Data to examine:

::::::

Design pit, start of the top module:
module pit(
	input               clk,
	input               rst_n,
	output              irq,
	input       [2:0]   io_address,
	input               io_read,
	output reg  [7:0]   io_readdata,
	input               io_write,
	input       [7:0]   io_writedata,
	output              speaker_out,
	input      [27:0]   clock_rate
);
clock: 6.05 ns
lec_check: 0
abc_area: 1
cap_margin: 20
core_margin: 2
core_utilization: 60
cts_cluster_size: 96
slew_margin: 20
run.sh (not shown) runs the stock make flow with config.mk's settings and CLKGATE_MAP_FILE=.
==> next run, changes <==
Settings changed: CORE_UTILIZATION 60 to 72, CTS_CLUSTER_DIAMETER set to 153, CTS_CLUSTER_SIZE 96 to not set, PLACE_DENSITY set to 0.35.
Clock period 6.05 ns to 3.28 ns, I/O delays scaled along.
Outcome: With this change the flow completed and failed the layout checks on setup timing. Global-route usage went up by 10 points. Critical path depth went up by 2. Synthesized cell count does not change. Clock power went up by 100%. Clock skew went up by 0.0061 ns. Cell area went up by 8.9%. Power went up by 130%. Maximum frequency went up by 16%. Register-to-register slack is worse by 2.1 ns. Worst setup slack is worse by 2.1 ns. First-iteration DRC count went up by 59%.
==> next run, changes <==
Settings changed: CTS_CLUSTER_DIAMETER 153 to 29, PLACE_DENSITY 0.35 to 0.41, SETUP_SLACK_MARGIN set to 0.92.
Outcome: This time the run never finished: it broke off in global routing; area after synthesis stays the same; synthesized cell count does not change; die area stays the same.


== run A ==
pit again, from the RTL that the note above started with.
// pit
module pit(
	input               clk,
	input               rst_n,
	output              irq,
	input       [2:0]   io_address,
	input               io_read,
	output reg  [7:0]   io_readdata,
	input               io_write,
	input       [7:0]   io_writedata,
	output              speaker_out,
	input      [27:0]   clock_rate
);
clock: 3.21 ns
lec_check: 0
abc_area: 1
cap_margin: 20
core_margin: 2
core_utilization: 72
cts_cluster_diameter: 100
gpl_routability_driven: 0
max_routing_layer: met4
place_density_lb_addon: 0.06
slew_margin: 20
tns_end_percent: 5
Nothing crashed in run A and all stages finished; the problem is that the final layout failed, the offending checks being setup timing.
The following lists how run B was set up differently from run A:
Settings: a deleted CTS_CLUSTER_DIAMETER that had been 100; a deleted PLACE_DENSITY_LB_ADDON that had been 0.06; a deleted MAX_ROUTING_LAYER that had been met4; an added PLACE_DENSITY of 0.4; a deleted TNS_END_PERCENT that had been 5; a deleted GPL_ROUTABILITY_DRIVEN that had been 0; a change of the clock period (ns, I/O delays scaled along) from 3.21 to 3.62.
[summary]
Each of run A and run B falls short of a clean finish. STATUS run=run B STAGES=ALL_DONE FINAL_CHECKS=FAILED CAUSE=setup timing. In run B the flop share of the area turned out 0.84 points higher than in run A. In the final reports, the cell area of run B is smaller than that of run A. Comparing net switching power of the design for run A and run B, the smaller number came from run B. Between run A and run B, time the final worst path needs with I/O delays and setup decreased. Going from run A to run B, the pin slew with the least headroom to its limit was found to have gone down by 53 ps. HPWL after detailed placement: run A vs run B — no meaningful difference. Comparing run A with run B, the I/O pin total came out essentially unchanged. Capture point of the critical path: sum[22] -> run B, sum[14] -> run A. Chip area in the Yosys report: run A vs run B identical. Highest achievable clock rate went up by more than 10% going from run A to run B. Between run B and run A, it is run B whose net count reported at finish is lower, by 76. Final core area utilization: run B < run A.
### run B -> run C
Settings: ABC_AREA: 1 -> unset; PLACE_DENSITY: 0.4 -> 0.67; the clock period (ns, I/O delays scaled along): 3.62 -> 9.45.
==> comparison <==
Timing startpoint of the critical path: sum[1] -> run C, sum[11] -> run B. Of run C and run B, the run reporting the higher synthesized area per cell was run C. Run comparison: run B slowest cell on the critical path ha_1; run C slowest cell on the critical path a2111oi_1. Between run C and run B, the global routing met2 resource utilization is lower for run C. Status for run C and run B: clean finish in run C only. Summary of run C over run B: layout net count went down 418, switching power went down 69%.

::::::

Exercise prompt: The records above should be given again in full, exactly as written.

Expected answer:
Design pit, start of the top module:
module pit(
	input               clk,
	input               rst_n,
	output              irq,
	input       [2:0]   io_address,
	input               io_read,
	output reg  [7:0]   io_readdata,
	input               io_write,
	input       [7:0]   io_writedata,
	output              speaker_out,
	input      [27:0]   clock_rate
);
clock: 6.05 ns
lec_check: 0
abc_area: 1
cap_margin: 20
core_margin: 2
core_utilization: 60
cts_cluster_size: 96
slew_margin: 20
run.sh (not shown) runs the stock make flow with config.mk's settings and CLKGATE_MAP_FILE=.
==> next run, changes <==
Settings changed: CORE_UTILIZATION 60 to 72, CTS_CLUSTER_DIAMETER set to 153, CTS_CLUSTER_SIZE 96 to not set, PLACE_DENSITY set to 0.35.
Clock period 6.05 ns to 3.28 ns, I/O delays scaled along.
Outcome: With this change the flow completed and failed the layout checks on setup timing. Global-route usage went up by 10 points. Critical path depth went up by 2. Synthesized cell count does not change. Clock power went up by 100%. Clock skew went up by 0.0061 ns. Cell area went up by 8.9%. Power went up by 130%. Maximum frequency went up by 16%. Register-to-register slack is worse by 2.1 ns. Worst setup slack is worse by 2.1 ns. First-iteration DRC count went up by 59%.
==> next run, changes <==
Settings changed: CTS_CLUSTER_DIAMETER 153 to 29, PLACE_DENSITY 0.35 to 0.41, SETUP_SLACK_MARGIN set to 0.92.
Outcome: This time the run never finished: it broke off in global routing; area after synthesis stays the same; synthesized cell count does not change; die area stays the same.


== run A ==
pit again, from the RTL that the note above started with.
// pit
module pit(
	input               clk,
	input               rst_n,
	output              irq,
	input       [2:0]   io_address,
	input               io_read,
	output reg  [7:0]   io_readdata,
	input               io_write,
	input       [7:0]   io_writedata,
	output              speaker_out,
	input      [27:0]   clock_rate
);
clock: 3.21 ns
lec_check: 0
abc_area: 1
cap_margin: 20
core_margin: 2
core_utilization: 72
cts_cluster_diameter: 100
gpl_routability_driven: 0
max_routing_layer: met4
place_density_lb_addon: 0.06
slew_margin: 20
tns_end_percent: 5
Nothing crashed in run A and all stages finished; the problem is that the final layout failed, the offending checks being setup timing.
The following lists how run B was set up differently from run A:
Settings: a deleted CTS_CLUSTER_DIAMETER that had been 100; a deleted PLACE_DENSITY_LB_ADDON that had been 0.06; a deleted MAX_ROUTING_LAYER that had been met4; an added PLACE_DENSITY of 0.4; a deleted TNS_END_PERCENT that had been 5; a deleted GPL_ROUTABILITY_DRIVEN that had been 0; a change of the clock period (ns, I/O delays scaled along) from 3.21 to 3.62.
[summary]
Each of run A and run B falls short of a clean finish. STATUS run=run B STAGES=ALL_DONE FINAL_CHECKS=FAILED CAUSE=setup timing. In run B the flop share of the area turned out 0.84 points higher than in run A. In the final reports, the cell area of run B is smaller than that of run A. Comparing net switching power of the design for run A and run B, the smaller number came from run B. Between run A and run B, time the final worst path needs with I/O delays and setup decreased. Going from run A to run B, the pin slew with the least headroom to its limit was found to have gone down by 53 ps. HPWL after detailed placement: run A vs run B — no meaningful difference. Comparing run A with run B, the I/O pin total came out essentially unchanged. Capture point of the critical path: sum[22] -> run B, sum[14] -> run A. Chip area in the Yosys report: run A vs run B identical. Highest achievable clock rate went up by more than 10% going from run A to run B. Between run B and run A, it is run B whose net count reported at finish is lower, by 76. Final core area utilization: run B < run A.
### run B -> run C
Settings: ABC_AREA: 1 -> unset; PLACE_DENSITY: 0.4 -> 0.67; the clock period (ns, I/O delays scaled along): 3.62 -> 9.45.
==> comparison <==
Timing startpoint of the critical path: sum[1] -> run C, sum[11] -> run B. Of run C and run B, the run reporting the higher synthesized area per cell was run C. Run comparison: run B slowest cell on the critical path ha_1; run C slowest cell on the critical path a2111oi_1. Between run C and run B, the global routing met2 resource utilization is lower for run C. Status for run C and run B: clean finish in run C only. Summary of run C over run B: layout net count went down 418, switching power went down 69%.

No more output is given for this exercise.